*** Opening Data extracts ***
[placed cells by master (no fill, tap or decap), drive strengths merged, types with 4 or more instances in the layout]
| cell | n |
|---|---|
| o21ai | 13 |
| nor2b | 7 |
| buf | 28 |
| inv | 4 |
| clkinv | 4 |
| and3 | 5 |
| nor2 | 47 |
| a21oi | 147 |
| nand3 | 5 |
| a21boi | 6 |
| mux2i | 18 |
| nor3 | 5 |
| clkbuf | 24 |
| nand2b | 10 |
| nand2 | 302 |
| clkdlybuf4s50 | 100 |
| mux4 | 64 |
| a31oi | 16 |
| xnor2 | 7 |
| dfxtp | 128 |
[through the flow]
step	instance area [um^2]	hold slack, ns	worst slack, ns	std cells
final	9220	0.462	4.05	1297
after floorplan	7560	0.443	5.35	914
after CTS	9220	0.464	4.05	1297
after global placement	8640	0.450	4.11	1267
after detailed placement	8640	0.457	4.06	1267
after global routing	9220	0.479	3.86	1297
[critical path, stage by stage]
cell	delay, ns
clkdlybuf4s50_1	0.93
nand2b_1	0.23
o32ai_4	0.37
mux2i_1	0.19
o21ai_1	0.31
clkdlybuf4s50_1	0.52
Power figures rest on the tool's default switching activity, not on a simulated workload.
`flow/run.sh`:
```
#!/bin/bash
# OpenROAD 26Q1-2900-gdf79404cd8, Yosys 0.63+post, stock flow scripts
make -C /OpenROAD-flow-scripts/flow DESIGN_CONFIG=/design/flow/config.mk WORK_HOME=/design/flow/orfs finish
```
`flow/config.mk`:
```
export PLATFORM = sky130hd
export DESIGN_NAME = pipe_decode
export DESIGN_NICKNAME = pipe_decode
export VERILOG_FILES = /design/flow/design.v
export SDC_FILE = /design/flow/constraint.sdc
export NUM_CORES = 4
export LEC_CHECK = 1
export CORE_UTILIZATION = 50
```
`flow/constraint.sdc`:
```
current_design pipe_decode

set clk_period 1.0
set clk_io_pct 0.2

create_clock -name clk0 -period $clk_period [get_ports {clk}]

set non_clock_inputs [all_inputs -no_clocks]
set_input_delay [expr $clk_period * $clk_io_pct] -clock clk0 $non_clock_inputs
set_output_delay [expr $clk_period * $clk_io_pct] -clock clk0 [all_outputs]
```
module dffen(q, d, en, clk, rst);
  output q;
  input d;
  input en;
  input clk;
  input rst;
  dff dff(.q (q), .d (en ? d : q), .clk (clk), .rst (rst));
endmodule
module dffen16(q, d, clk, rst, en);
  output [15:0] q;
  input [15:0] d;
  input clk;
  input rst;
  input en;
  dffen dff0(.q (q[0]),  .d (d[0]),  .clk (clk), .rst (rst), .en (en));
  dffen dff1(.q (q[1]),  .d (d[1]),  .clk (clk), .rst (rst), .en (en));
  dffen dff2(.q (q[2]),  .d (d[2]),  .clk (clk), .rst (rst), .en (en));
  dffen dff3(.q (q[3]),  .d (d[3]),  .clk (clk), .rst (rst), .en (en));
  dffen dff4(.q (q[4]),  .d (d[4]),  .clk (clk), .rst (rst), .en (en));
  dffen dff5(.q (q[5]),  .d (d[5]),  .clk (clk), .rst (rst), .en (en));
  dffen dff6(.q (q[6]),  .d (d[6]),  .clk (clk), .rst (rst), .en (en));
  dffen dff7(.q (q[7]),  .d (d[7]),  .clk (clk), .rst (rst), .en (en));
  dffen dff8(.q (q[8]),  .d (d[8]),  .clk (clk), .rst (rst), .en (en));
  dffen dff9(.q (q[9]),  .d (d[9]),  .clk (clk), .rst (rst), .en (en));
  dffen dffA(.q (q[10]), .d (d[10]), .clk (clk), .rst (rst), .en (en));
  dffen dffB(.q (q[11]), .d (d[11]), .clk (clk), .rst (rst), .en (en));
  dffen dffC(.q (q[12]), .d (d[12]), .clk (clk), .rst (rst), .en (en));
  dffen dffD(.q (q[13]), .d (d[13]), .clk (clk), .rst (rst), .en (en));
  dffen dffE(.q (q[14]), .d (d[14]), .clk (clk), .rst (rst), .en (en));
  dffen dffF(.q (q[15]), .d (d[15]), .clk (clk), .rst (rst), .en (en));
endmodule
*** Closing Data extracts ***
Required work – Show every line above in which the word "placement" appears.

Written response –
after global placement	8640	0.450	4.11	1267
after detailed placement	8640	0.457	4.06	1267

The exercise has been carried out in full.